• **ACTIVITY**:
From the entries below, report how many lines contain the string "falls". Only the number is wanted.

• **SOURCE DATA**:

Source: an optimization exercise on an open RTL-to-GDS flow (aim: small area, a short achievable clock period and few clock cycles per item). Production flows keep margins and buffers that such runs may drop. Only simulation tests tie the RTL to the original design; equivalence was not proved. Power is estimated from default activity; no workload was simulated.

==> flow/design.v (excerpt) <==
module ad5934_ctrl (
    input  wire         clk,
    input  wire         rst,           
    input  wire         cmd_valid,
    output wire         cmd_ready,
    input  wire [167:0] cmd,
    output reg          rsp_valid,
    output wire [209:0] rsp,
    output wire         bus_req,
    output wire         bus_we,
    output wire [7:0]   bus_addr,
    output wire [7:0]   bus_wdata,
    input  wire         bus_ack,
    input  wire [7:0]   bus_rdata,
    input  wire         bus_err,
    input  wire [31:0]  poll_budget
);
    localparam [2:0] CTL_IDLE     = 3'd0,
                     CTL_STANDBY  = 3'd1,
                     CTL_INITED   = 3'd2,
                     CTL_SWEEPING = 3'd3,
                     CTL_COMPLETE = 3'd4,
                     CTL_FAULTED  = 3'd5;
    reg        rdy;                  
    reg [2:0]  ctl;
    reg        configured;
    reg        rs_ill;               
    reg        rs_ber;               
    reg        rs_flt;               
    reg        rs_emp;               
    reg        rs_enc;               
    reg        rs_f0, rs_f1, rs_f2;  
    reg        rs_c1, rs_c2;         
    reg        rs_cfg;               
    reg        rs_rmw;               
    reg        rs_rep, rs_inc, rs_cmp;   
    reg        r_sv, r_pv;           
    reg        breq, bwe;
    reg [4:0]  baddr;                
    reg [7:0]  bwdata;
    reg [7:0]  op;
    reg        is_enc, is_cfg, is_poll, is_stby, is_pd, is_init, is_strt;
    reg [33:0] S;                    
    reg [23:0] Q;                    
    reg [31:0] Creg;                 
    reg        fA;                   
    reg        chk1, chk2, chk3, ovb, ovfA, ovfB;
    reg        dv_run, dv_sec, pend, cfg_ok, cmp_pend, add_re, add_im;
    reg [4:0]  dv_cnt;
  ...
==> flow/config.mk <==
export PLATFORM = sky130hd
export DESIGN_NAME = ad5934_ctrl
export DESIGN_NICKNAME = ad5934_ctrl
export VERILOG_FILES = /design/flow/design.v
export SDC_FILE = /design/flow/constraint.sdc
export NUM_CORES = 4
export LEC_CHECK = 0
export CAP_MARGIN = 20
export CORE_MARGIN = 2
export CORE_UTILIZATION = 50
export PLACE_DENSITY = 0.65
export SETUP_SLACK_MARGIN = 4.5
export SLEW_MARGIN = 20
==> flow/constraint.sdc <==
create_clock -name core_clock -period 8.0 [get_ports {clk}]
set_input_delay 1.6000 -clock core_clock [delete_from_list [all_inputs] [get_ports {clk}]]
set_output_delay 1.6000 -clock core_clock [all_outputs]
set_load 0.01 [all_outputs]
standard.sh (not shown) runs the stock make flow with config.mk's settings and CLKGATE_MAP_FILE= SYNTH_SCRIPT=/design/flow/synth_recipe.tcl, a recipe that flattens the netlist after the stock synthesis.
==> flow/flow/run.sh <==
#!/bin/bash
# Standard layout, with the port buffers made of the smallest buffer cell.
set -euo pipefail
bash standard.sh 'BUFFER_PORTS_ARGS=-buffer_cell sky130_fd_sc_hd__buf_1' finish > orfs_make.log 2>&1
Testbench counts at the start, summed over its fixed seeds: cycles 52,357, commands 4,800.
Then changed:
--- a/flow/design.v
+++ b/flow/design.v
@@ -86,17 +86,17 @@
             8'h12: begin c_legal = (ctl == CTL_STANDBY) && configured; c_bus = 1'b1; end
             8'h13: begin c_legal = (ctl == CTL_INITED); c_bus = 1'b1; end
             8'h20: begin c_legal = (ctl == CTL_SWEEPING); c_bus = 1'b1; end
             default: c_legal = 1'b0;
         endcase
     end
     wire        accept = rdy && cmd_valid;
     wire [31:0] c_clk  = cmd[1] ? cmd[103:72] : cmd[71:40];    
-    wire [31:0] c_creg = cmd[5] ? poll_budget : c_clk;             
+    wire [31:0] c_creg = (cop == 8'h20) ? poll_budget : c_clk;
     wire ack  = breq && bus_ack;
     wire okk  = ack && !bus_err;
     wire berr = ack && bus_err;
     wire a_st   = (baddr == 5'h0F);      
     wire a_smp  = baddr[4];              
     wire a_rmw  = (baddr[4:1] == 4'd0);  
     wire p_more  = (cnt != 16'd1);
     wire p_last  = (idx == p_ninc);
@@ -148,41 +148,40 @@
                    | ({34{add_im}} & {2'b00, sum_im})
                    | ({34{rs_inc}} & pf);
     wire [33:0] ay = ({34{y_Cn}} & {2'b11, ~Creg})
                    | ({34{y_Cp}} & {2'b00, Creg})
                    | ({34{y_sx}} & {{18{Creg[31]}}, Creg[31:16]})
                    | ({34{rs_inc}} & {9'd0, p_inc});
     wire [34:0] as_c = {ax, a_cin} + {ay, a_cin};
     wire [33:0] as   = as_c[34:1];             
-    ad5934_freq_encoder u_enc (.rem(S), .nbit(Q[23]), .sum(as),
+    ad5934_freq_encoder u_enc (.rem(S), .nbit((chk1 || it0b) ? Creg[25] : Q[23]), .sum(as),
                                .xop(xop), .add_clk(add_clk), .qbit(q));
     wire e_ill = accept && !c_legal;
     wire e_emp = okk && tof && !bus_rdata[1];
     wire e_flt = okk && a_smp && (baddr[1:0] == 2'd3) && p_flt_d;
     wire e_cfg = okk && is_cfg && c_last;
     wire e_wr  = okk && bwe && !is_cfg;           
     wire e_enc = dv_step && is_enc && (dv_cnt == 5'd23);
     wire e_fa  = chk2 && is_enc && ovfA;
     wire c_bad = chk3 && (ovfA || ovfB || (sum_im[11:10] == 2'b10) || (cnt == 16'd0));
-    wire dv_run_n = dv_run && !berr && !(e_fa || c_bad) && !rsp_valid;
-    wire tof_n    = tof && !ack && !rsp_valid;
-    wire dv_run_d = !rst && (accept ? (c_legal && c_div) : dv_run_n);
-    wire tof_d    = !rst && (accept ? cmd[5] : tof_n);
+    wire e_wr_inc = e_wr && is_poll && p_inc_d;
+    wire dv_run_d = !rst && !berr && !(e_fa || c_bad) && !rsp_valid
+                    && (accept ? (c_legal && c_div) : dv_run);
+    wire tof_d    = !rst && (accept ? (c_legal && (cop == 8'h20)) : (tof && !ack));
     wire ovb_d    = !rst && chk1 && is_cfg;
     wire add_re_d = !rst && okk && a_smp && (baddr[1:0] == 2'd1);
     wire add_im_d = !rst && okk && a_smp && (baddr[1:0] == 2'd3);
     wire to_r_d   = tof ? !as[33] : to_r;     
     wire finc_d   = !rst && e_emp && !to_r_d;
-    wire x_S_n    = dv_run_n && !ovb_d;
-    wire x_S_d    = !rst && (accept ? !cmd[5] : x_S_n);
+    wire x_S_d    = dv_run_d && !ovb_d;
     wire s_step   = chk1 || it0b || dv_step;
-    wire t_d      = s_step ? as[33] : (dv_rein ? 1'b0 : add_clk);    
-    wire y_Cp_d   = !rst && !accept && x_S_n && t_d;
-    wire y_Cn_d   = !rst && (accept || (x_S_n && !t_d) || ovb_d || tof_n);
+    wire t_d      = s_step ? as[33] : ((rdy || dv_rein) ? 1'b0 : add_clk);    
+    wire y_Cp_d   = x_S_d && t_d;
+    wire y_Cn_d   = (x_S_d && !t_d) || ovb_d || tof_d;
     always @(posedge clk) begin
         rsp_valid <= e_ill || berr || e_emp || e_flt || e_cfg || e_wr || e_enc || e_fa
                      || c_bad || cmp_pend;
         rs_ill <= e_ill;
         rs_ber <= berr;
         rs_flt <= e_flt;
         rs_emp <= e_emp;
         rs_enc <= e_enc;
@@ -225,20 +224,20 @@
             is_enc  <= (cop == 8'h01);
             is_cfg  <= (cop == 8'h02);
             is_poll <= (cop == 8'h20);
             is_stby <= (cop == 8'h10);
             is_pd   <= (cop == 8'h11);
             is_init <= (cop == 8'h12);
             is_strt <= (cop == 8'h13);
             S      <= {3'b000, cmd[32:8], c_clk[31:26]};
-            Q      <= c_clk[25:2];
+            Q      <= c_clk[24:1];
             Creg   <= c_creg;
             bwe    <= 1'b0;
-            baddr  <= cmd[5] ? 5'h0F : {4'd0, (cmd[2:0] == 3'd5) || ((cmd[2:0] == 3'd2) && !cmd[4])};
+            baddr  <= (cop == 8'h20) ? 5'h0F : {4'd0, (cop == 8'h05) || (cop == 8'h02)};
             dv_cnt <= 5'd0;
             dv_sec <= 1'b0;
             pend   <= 1'b0;
             cfg_ok <= 1'b0;
             if (ctl_is) begin
                 sum_re[24:0] <= cmd[32:8];
                 pf[25:0]     <= {|cmd[71:65], cmd[64:40]};
                 idx          <= cmd[112:104];
@@ -284,30 +283,29 @@
         if (add_re) begin
             sum_re     <= as[31:0];
             Creg[15:0] <= Creg[31:16];
         end
         if (add_im)
             sum_im <= as[31:0];
         if (chk1 || it0b) begin
             S <= as;
-            Q <= {Q[22:0], Creg[1]};
         end
         if (chk3 && !c_bad)
             cfg_ok <= 1'b1;
         if (dv_step) begin
             S      <= as;
             Q      <= {Q[22:0], q};
             dv_cnt <= dv_cnt + 5'd1;
             if (dv_cnt[2:0] == 3'd7 && is_cfg)
                 pend <= 1'b1;
         end
         if (dv_rein) begin
             S      <= {3'b000, pf[24:0], Creg[31:26]};
-            Q      <= Creg[25:2];
+            Q      <= Creg[24:1];
             dv_cnt <= 5'd0;
             dv_sec <= 1'b1;
         end
         if (take) begin
             breq   <= 1'b1;
             bwe    <= 1'b1;
             baddr  <= nb;
             bwdata <= fixed ? fixbyte : Q[7:0];
Design area rose by a few percent.
Sequential share of layout area goes down by 0.84 points.
Power went down by a few percent.
Combinational power falls by well over a third.
Utilization decreases by 0.11 points.
Clock-buffer cell count falls by 9.
Non-clock buffer count decreases by 6.
Final cell count grows by a few percent.
Clock skew increases by 0.0031 ns.
Testbench counts after the change, summed over its fixed seeds: cycles 52,357, commands 4,800.

[static timing again, ports no longer ideal]
No port has a modelled driver above. Below, the same layouts with a new extraction and two added sets of constraints.
Step 1, drivers: a clkbuf_16 drives clk and a buf_2 each remaining input, both assumed.
Step 2, shift: input delay + t, output delay - t, t = (earliest + latest rising clock arrival at the registers) / 2. This alone moves slack from input paths to output paths.
a / b / c = ideal / step 1 / step 2; a / b = the first two.
run	t, ns	setup slack, ns	slew at the worst register clock pin (ns)	worst slew at a driven data input, ns	pins driven straight from the clock port
the first run	0.641	4.488 / 4.484 / 4.136	0.07 / 0.07	0.08	1
the second run	0.649	4.458 / 4.458 / 3.977	0.07 / 0.07	0.08	1
After both steps every run listed still meets setup and hold. The setup slack of the second run, which loses most, moves by 0.000 ns with the drivers and by -0.481 ns with both steps.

• **RESULT OF THIS TASK**:
2